Final answer:
To calculate the value of Mateo's $5000 deposit after 2 years in an account with a 4.5% interest rate compounded quarterly, use the compound interest formula A = P(1 + r/n)^(nt).
Step-by-step explanation:
The student's question asks how to calculate the future value of an investment using the formula for compound interest. The scenario provided is a $5000 deposit in an account with a 4.5% interest rate, compounded quarterly, over 2 years.
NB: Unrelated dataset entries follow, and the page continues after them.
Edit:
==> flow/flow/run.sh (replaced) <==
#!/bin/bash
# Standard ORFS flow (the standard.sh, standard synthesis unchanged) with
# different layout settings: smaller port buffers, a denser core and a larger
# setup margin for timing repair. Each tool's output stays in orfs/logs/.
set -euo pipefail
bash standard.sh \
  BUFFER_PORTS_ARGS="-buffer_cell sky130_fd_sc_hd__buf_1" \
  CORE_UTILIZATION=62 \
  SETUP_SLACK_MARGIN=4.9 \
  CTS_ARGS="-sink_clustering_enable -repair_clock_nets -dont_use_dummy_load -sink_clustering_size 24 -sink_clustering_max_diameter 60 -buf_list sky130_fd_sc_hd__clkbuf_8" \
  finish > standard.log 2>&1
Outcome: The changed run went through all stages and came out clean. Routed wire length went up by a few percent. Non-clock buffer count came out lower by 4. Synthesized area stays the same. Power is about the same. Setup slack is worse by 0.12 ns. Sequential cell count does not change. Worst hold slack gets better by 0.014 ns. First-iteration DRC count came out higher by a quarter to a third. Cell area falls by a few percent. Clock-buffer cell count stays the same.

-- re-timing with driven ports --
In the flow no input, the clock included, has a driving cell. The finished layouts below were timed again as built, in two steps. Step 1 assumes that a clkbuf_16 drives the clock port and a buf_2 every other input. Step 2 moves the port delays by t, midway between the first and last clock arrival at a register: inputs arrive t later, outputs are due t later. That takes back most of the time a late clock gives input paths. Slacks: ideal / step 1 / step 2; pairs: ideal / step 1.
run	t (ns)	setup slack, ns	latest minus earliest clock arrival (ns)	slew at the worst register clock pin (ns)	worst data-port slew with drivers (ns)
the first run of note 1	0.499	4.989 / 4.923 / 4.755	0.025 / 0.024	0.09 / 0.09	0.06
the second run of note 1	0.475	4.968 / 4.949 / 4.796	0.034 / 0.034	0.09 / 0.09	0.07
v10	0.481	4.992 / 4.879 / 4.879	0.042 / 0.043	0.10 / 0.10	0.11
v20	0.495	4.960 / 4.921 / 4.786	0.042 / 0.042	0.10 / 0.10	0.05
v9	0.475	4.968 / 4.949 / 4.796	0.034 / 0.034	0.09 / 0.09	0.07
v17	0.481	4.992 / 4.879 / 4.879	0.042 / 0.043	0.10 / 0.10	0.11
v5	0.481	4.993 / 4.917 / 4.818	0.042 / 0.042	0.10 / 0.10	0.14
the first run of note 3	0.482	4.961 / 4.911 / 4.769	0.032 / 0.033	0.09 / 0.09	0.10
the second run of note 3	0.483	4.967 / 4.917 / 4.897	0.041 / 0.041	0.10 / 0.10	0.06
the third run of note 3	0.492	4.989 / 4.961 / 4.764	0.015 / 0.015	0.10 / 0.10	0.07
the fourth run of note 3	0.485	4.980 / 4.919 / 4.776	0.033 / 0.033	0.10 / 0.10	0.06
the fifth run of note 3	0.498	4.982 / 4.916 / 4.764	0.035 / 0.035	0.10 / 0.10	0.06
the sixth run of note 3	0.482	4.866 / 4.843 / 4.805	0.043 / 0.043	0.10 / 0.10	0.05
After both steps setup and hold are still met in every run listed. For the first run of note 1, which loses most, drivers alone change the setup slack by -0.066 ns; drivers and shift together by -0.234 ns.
What follows belongs to an exercise in optimizing a design on an open flow for small area, a short achievable clock period and few clock cycles per item; a production flow would make more cautious choices.
The RTL was checked by simulation tests, not by an equivalence proof against the original design.
Power figures rest on the tool's default switching activity, not on a simulated workload.

## chi_bf
module chi_bf (
    input  wire         clk,
    input  wire         rst,           
    input  wire         cmd_valid,
    output wire         cmd_ready,
    input  wire         cmd_setup,     
    input  wire         cmd_dec,       
    input  wire [447:0] cmd_key,       
    input  wire [5:0]   cmd_keylen,    
    input  wire [63:0]  cmd_block,     
    output wire         out_valid,
    output wire [63:0]  out_block,
    output wire [31:0]  sb_raddr,      
    input  wire [127:0] sb_rdata,      
    output wire         sb_init,       
    output wire         sb_we,
    output wire [1:0]   sb_wtab,
    output wire [6:0]   sb_widx,       
    output wire [63:0]  sb_wdata       
);
==> flow/config.mk <==
export PLATFORM = sky130hd
export DESIGN_NAME = chi_bf
export DESIGN_NICKNAME = chi_bf
export VERILOG_FILES = /design/flow/design.v
export SDC_FILE = /design/flow/constraint.sdc
export NUM_CORES = 4
export LEC_CHECK = 0
export CAP_MARGIN = 20
export CORE_MARGIN = 2
export CORE_UTILIZATION = 48
export CTS_BUF_LIST = sky130_fd_sc_hd__clkbuf_4
export CTS_CLUSTER_SIZE = 24
export SETUP_SLACK_MARGIN = 4.0
export SLEW_MARGIN = 20
export SYNTH_HIERARCHICAL = 1
==> flow/constraint.sdc <==
create_clock -name core_clock -period 12.0 [get_ports {clk}]
set_input_delay 2.4000 -clock core_clock [delete_from_list [all_inputs] [get_ports {clk}]]
set_output_delay 2.4000 -clock core_clock [all_outputs]
set_load 0.01 [all_outputs]
standard.sh (not shown) runs the stock make flow with config.mk's settings and CLKGATE_MAP_FILE= SYNTH_SCRIPT=/design/flow/synth_recipe.tcl, a recipe that flattens the netlist after the stock synthesis.
==> flow/flow/run.sh <==
#!/bin/bash
# The standard layout (standard.sh) with two changes:
#  - every input and output port gets a sky130_fd_sc_hd__buf_1 buffer instead of
#    the resizer's default choice (buffer_ports -buffer_cell);
#  - synthesis maps the combinational logic with its own ABC scripts: the module
#    chi_bf_f (the Blowfish F function and the words formed from it, on the
#    critical path) with flow/abc_f.script, a delay-oriented "map" script, and
#    the top module with flow/abc_top.script, an area-recovering "&nf" script.
#    Apart from those two abc calls the synthesis is ORFS's synth.tcl and
#    the standard flow's synth_recipe.tcl unchanged, so the registers are the standard
#    synthesis's.
set -euo pipefail
here=$(pwd)
export BUFFER_PORTS_ARGS="-buffer_cell sky130_fd_sc_hd__buf_1"

# synth_f.tcl: ORFS synth.tcl with the abc call split per module
python3 - "$FLOW_HOME/scripts/synth.tcl" "$here/synth_f.tcl" \
    "$here/flow/abc_f.script" "$here/flow/abc_top.script" > make_synth.log 2>&1 <<'PY'
import sys
s = open(sys.argv[1]).read()
a = "  log_cmd abc {*}$abc_args\n"
assert s.count(a) == 1
s = s.replace(a, "  set abc_args_f [lreplace $abc_args 1 1 " + sys.argv[3] + "]\n"
                 "  log_cmd abc {*}$abc_args_f chi_bf_f\n"
                 "  set abc_args_t [lreplace $abc_args 1 1 " + sys.argv[4] + "]\n"
                 "  log_cmd abc {*}$abc_args_t chi_bf\n")
open(sys.argv[2], "w").write(s)
PY
# my_synth.tcl: synth_recipe.tcl sourcing synth_f.tcl
python3 - "$here/synth_recipe.tcl" "$here/my_synth.tcl" "$here/synth_f.tcl" \
    >> make_synth.log 2>&1 <<'PY'
import sys
s = open(sys.argv[1]).read()
a = "source $::env(SCRIPTS_DIR)/synth.tcl"
assert s.count(a) == 1
s = s.replace(a, "source " + sys.argv[3])
open(sys.argv[2], "w").write(s)
PY
bash standard.sh SYNTH_SCRIPT="$here/my_synth.tcl" finish > standard.log 2>&1
==> flow/flow/abc_f.script <==
strash
dch
map -B 0.5
topo
stime -c
buffer -c
upsize -c
dnsize -c
==> flow/flow/abc_top.script <==
&get -n
&st
&syn2
&dch
&nf -R 1000
&put
topo
stime -c
buffer -c
upsize -c -D 8000
dnsize -c -D 8000
Testbench counts at the start, summed over its fixed seeds: cycles 153,344, blocks 3,072.
This design comes from an exercise in tuning for small area, a short achievable clock period and few clock cycles per item on the open sky130 flow, not from production work.
Only simulation tests tie the RTL to the original design; equivalence was not proved.
Power figures rest on the tool's default switching activity, not on a simulated workload.

// fastpfor_planner
module fastpfor_planner (
    input  wire         clk,
    input  wire         rst,
    input  wire         in_valid,
    output wire         in_ready,
    input  wire [127:0] in_data,
    output wire         out_valid,
    input  wire         out_ready,
    output wire [5:0]   out_bw,
    output wire [7:0]   out_cex,
    output wire [5:0]   out_maxb
);
    function [5:0] bitlen;
        input [31:0] v;
        integer i;
        begin
            bitlen = 6'd0;
            for (i = 0; i < 32; i = i + 1)
                if (v[i]) bitlen = i[5:0] + 6'd1;
        end
    endfunction
    function [13:0] add14;
        input [13:0] a, b;
        reg [13:0] g, p, gg, pp, g2, p2;
        integer i, s;
        begin
            g = a & b;
            p = a ^ b;
            gg = g;
            pp = p;
            for (s = 1; s < 14; s = s * 2) begin
                g2 = gg;
                p2 = pp;
                for (i = 0; i < 14; i = i + 1)
                    if ((i / s) % 2 == 1) begin
                        g2[i] = gg[i] | (pp[i] & gg[(i / s) * s - 1]);
                        p2[i] = pp[i] & pp[(i / s) * s - 1];
  ...
Size in the first run: roughly 2800 cells after synthesis, ~400 flip-flops, ~150 I/O pins, about 24000 sq um of cells after synthesis.
Settings: LEC_CHECK=0, CAP_MARGIN=20, CORE_MARGIN=2, CORE_UTILIZATION=40, SLEW_MARGIN=20; clock period 12.0 ns.
standard.sh (not shown) runs the stock make flow with config.mk's settings and CLKGATE_MAP_FILE= SYNTH_SCRIPT=/design/flow/synth_recipe.tcl, a recipe that flattens the netlist after the stock synthesis.
==> flow/flow/run.sh <==
#!/bin/bash
set -euo pipefail
bash standard.sh finish \
    "SETUP_SLACK_MARGIN=${MARGIN:-8.8}" \
    "BUFFER_PORTS_ARGS=-buffer_cell sky130_fd_sc_hd__buf_2" \
    > flow_make.log 2>&1
The starting point went through all stages and came out clean.
Testbench counts at the start, summed over its fixed seeds: cycles 39,640, blocks 512.
Edit:
==> flow/flow/run.sh (replaced) <==
#!/bin/bash
set -euo pipefail
bash standard.sh finish \
    "SETUP_SLACK_MARGIN=${MARGIN:-8.5}" \
    "BUFFER_PORTS_ARGS=-buffer_cell sky130_fd_sc_hd__buf_2" \
    > flow_make.log 2>&1
The changed run produced a clean layout.
Area after synthesis stays the same.
Final area goes down by a few percent.
Sequential share of layout area goes up by 1.2 points.
Clock power hardly moves.
Critical path depth goes up by 2.
Global-route usage goes down by 0.13 points.

========
Another version of the RTL of fastpfor_planner (not shown whole).
Size in the first run: ~410 flip-flops, ~150 I/O pins.
Settings: LEC_CHECK=0, CAP_MARGIN=20, CORE_MARGIN=2, CORE_UTILIZATION=40, CTS_BUF_LIST=sky130_fd_sc_hd__clkbuf_8, SLEW_MARGIN=20; clock period 12.0 ns.
==> flow/flow/run.sh <==
#!/bin/bash
set -euo pipefail
bash standard.sh finish \
    "SETUP_SLACK_MARGIN=${MARGIN:-8.5}" \
    "BUFFER_PORTS_ARGS=-buffer_cell sky130_fd_sc_hd__buf_2" \
    > flow_make.log 2>&1
The starting point passed the timing, DRC and antenna checks.
Testbench counts at the start, summed over its fixed seeds: cycles 39,640, blocks 512.
Rerun with:
- CTS_BUF_LIST: sky130_fd_sc_hd__clkbuf_8 -> not set
- CTS_CLUSTER_DIAMETER: not set -> 100
- CTS_CLUSTER_SIZE: not set -> 25
=> The changed run finished with timing, DRC and antenna clean. Critical path depth stays the same. Power goes down by 17%. Count of clock-buffer cells in the layout goes down by 62. Area after synthesis does not change. Routed wire length goes down by 2.2%. Via count goes down by 2.0%. Hold slack improves by 0.0055 ns. Non-clock buffer count goes down by 7.
Rerun with:
==> flow/flow/run.sh (replaced) <==
#!/bin/bash
set -euo pipefail
bash standard.sh finish \
    "SETUP_SLACK_MARGIN=${MARGIN:-8.65}" \
    "BUFFER_PORTS_ARGS=-buffer_cell sky130_fd_sc_hd__buf_2" \
    > flow_make.log 2>&1
What happened: Total power went up by about 3.7%. Combinational power rises by about 3%. Routed wire length is higher by 1.2%.
Rerun with:
==> flow/flow/run.sh (replaced) <==
#!/bin/bash
set -euo pipefail
bash standard.sh finish \
    "SETUP_SLACK_MARGIN=${MARGIN:-8.5}" \
    "BUFFER_PORTS_ARGS=-buffer_cell sky130_fd_sc_hd__buf_2" \
    > flow_make.log 2>&1
- CORE_UTILIZATION: 40 -> 55
Result: The new run completed with no timing, DRC or antenna violations; synthesized cell count is unchanged; final area went down by about 3%; die area is lower by about 27%; cell count came out lower by about 6%; total power drops by about 4%; routed wire length goes down by 3.4%; combinational power goes down by 3.7%; worst setup slack gains 0.0090 ns; sequential share of layout area came out higher by 0.89 points; via count decreases by about 1.4%.

========
Another version of the RTL of fastpfor_planner (not shown whole).
For scale: roughly 2,600 cells after synthesis, ~400 flip-flops, ~150 I/O pins, about 24,000 µm² of cells after synthesis.
## fastpfor_planner
module fastpfor_planner (
    input  wire         clk,
    input  wire         rst,
    input  wire         in_valid,
    output wire         in_ready,
    input  wire [127:0] in_data,
    output wire         out_valid,
    input  wire         out_ready,
    output wire [5:0]   out_bw,
    output wire [7:0]   out_cex,
    output wire [5:0]   out_maxb
);
    function [5:0] bitlen;
        input [31:0] v;
        integer i;
        begin
            bitlen = 6'd0;
            for (i = 0; i < 32; i = i + 1)
                if (v[i]) bitlen = i[5:0] + 6'd1;
        end
    endfunction
    function [14:0] add15;
        input [14:0] a, b;
        input        ci;
        reg [15:0] g, p, gg, pp, g2, p2;
        integer i, s;
        begin
            g = {a & b, ci};
            p = {a ^ b, 1'b0};
            gg = g;
            pp = p;
            for (s = 1; s < 16; s = s * 2) begin
                g2 = gg;
                p2 = pp;
                for (i = 0; i < 16; i = i + 1)
                    if ((i / s) % 2 == 1) begin
                        g2[i] = gg[i] | (pp[i] & gg[(i / s) * s - 1]);
                        p2[i] = pp[i] & pp[(i / s) * s - 1];
                    end
                gg = g2;
                pp = p2;
            end
            add15 = p[15:1] ^ gg[14:0];
        end
    endfunction
    localparam S_ACC  = 1'b0;
    localparam S_READ = 1'b1;
    reg        state;
    reg        rfirst;     
    reg        first;      
    reg        clr;        
    reg        rdy;        
    reg [5:0]  abeat;      
    reg [5:0]  mxb;        
    reg [5:0]  mnb;        
    reg [5:0]  sb;         
    reg [5:0]  cm;         
    reg        ov;
    reg [5:0]  maxb;
    reg [5:0]  bestb;
    reg [7:0]  bestc;
    assign in_ready  = rdy;
    assign out_valid = ov;
    assign out_bw    = bestb;
    assign out_cex   = bestc;
    assign out_maxb  = maxb;
    reg [23:0] bl;         
    reg        bv;         
    reg        blast;      
    wire offer = in_valid && rdy;
    wire take  = offer && !rst;
    always @(posedge clk) begin
        bl    <= offer ? {bitlen(in_data[127:96]), bitlen(in_data[95:64]),
  ...
Settings: LEC_CHECK=0, CAP_MARGIN=20, CORE_MARGIN=2, CORE_UTILIZATION=40, CTS_CLUSTER_DIAMETER=100, CTS_CLUSTER_SIZE=25, SLEW_MARGIN=20; clock period 12.0 ns.
==> flow/flow/run.sh <==
#!/bin/bash
set -euo pipefail
bash standard.sh finish \
    "SETUP_SLACK_MARGIN=${MARGIN:-8.56}" \
    "BUFFER_PORTS_ARGS=-buffer_cell sky130_fd_sc_hd__buf_2" \
    > flow_make.log 2>&1
Testbench counts at the start, summed over its fixed seeds: cycles 39,640, blocks 512.
==> next run, changes <==
==> flow/flow/run.sh (replaced) <==
#!/bin/bash
set -euo pipefail
bash standard.sh finish \
    "SETUP_SLACK_MARGIN=${MARGIN:-8.5}" \
    "BUFFER_PORTS_ARGS=-buffer_cell sky130_fd_sc_hd__buf_2" \
    > flow_make.log 2>&1
Result: Clock-buffer cell count is unchanged. Die area does not change. Worst setup slack got worse by 30 ps. Final area goes down by 0.52%. Via count goes down by about 0.9%. Clock skew goes down by 12 ps. First-iteration DRC count goes down by 2.4%. Clock power goes down by about 2.6%. Combinational power goes down by about 2%. Non-clock buffer count goes down by 12.

static timing again, ports no longer ideal:
The results above use ideal ports. As a check the final layouts listed here were re-extracted and re-timed, cells and wires unchanged.
Step 1 (the two cells are an assumption about what drives the block):
set clk [get_ports {clk}]
set_driving_cell -lib_cell sky130_fd_sc_hd__clkbuf_16 $clk
set_driving_cell -lib_cell sky130_fd_sc_hd__buf_2 [delete_from_list [all_inputs] $clk]
Step 2 also shifts input and output timing later by t, the mid clock arrival at the registers, as if the neighbouring blocks saw the same clock.
Slacks: no drivers / after step 1 / after step 2; pairs: no drivers / after step 1.
| run | t (ns) | setup slack, ns | worst setup path at the end | worst register clock-pin slew, ns | pins driven straight from the clock port |
|---|---|---|---|---|---|
| the first run of note 1 | 0.635 | 8.453 / 8.397 / 8.306 | input to register | 0.07 / 0.07 | 1 |
| the second run of note 1 | 0.641 | 8.401 / 8.401 / 8.243 | input to register | 0.06 / 0.06 | 1 |
| the first run of note 2 | 0.722 | 8.414 / 8.361 / 8.137 | input to register | 0.07 / 0.07 | 1 |
| the second run of note 2 | 0.606 | 8.516 / 8.458 / 8.145 | input to register | 0.11 / 0.11 | 1 |
| the third run of note 2 | 0.621 | 8.503 / 8.444 / 8.158 | input to register | 0.10 / 0.10 | 1 |
| the fourth run of note 2 | 0.609 | 8.512 / 8.453 / 8.045 | input to register | 0.12 / 0.12 | 1 |
| the first run of note 3 | 0.601 | 8.531 / 8.475 / 8.059 | input to register | 0.11 / 0.11 | 1 |
| the second run of note 3 | 0.614 | 8.501 / 8.442 / 8.118 | input to register | 0.11 / 0.11 | 1 |
After both steps every run listed still meets setup and hold. For the first run of note 3, which loses most, drivers alone change the setup slack by -0.056 ns; drivers and shift together by -0.472 ns.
To solve this, we can use the formula for compound interest: A = P(1 + r/n)^(nt), where A is the amount of money accumulated after n years, including interest, P is the principal amount (the initial amount of money), r is the annual interest rate (decimal), n is the number of times that interest is compounded per year, and t is the time the money is invested for in years.
For Mateo's account:
- P = $5000
- r = 4.5% or 0.045 (as a decimal)
- n = 4 (since interest is compounded quarterly)
- t = 2 (investment period in years)
Plugging these values into the formula, we get:
A = 5000(1 + 0.045/4)^(4*2) = 5000(1 + 0.01125)^(8) = 5000(1.01125)^(8) ≈ $5000 * 1.093443 = $5467.22
Hence, the value of the account after 2 years will be approximately $5467.22, showing the effect of quarterly compounding on the investment's growth.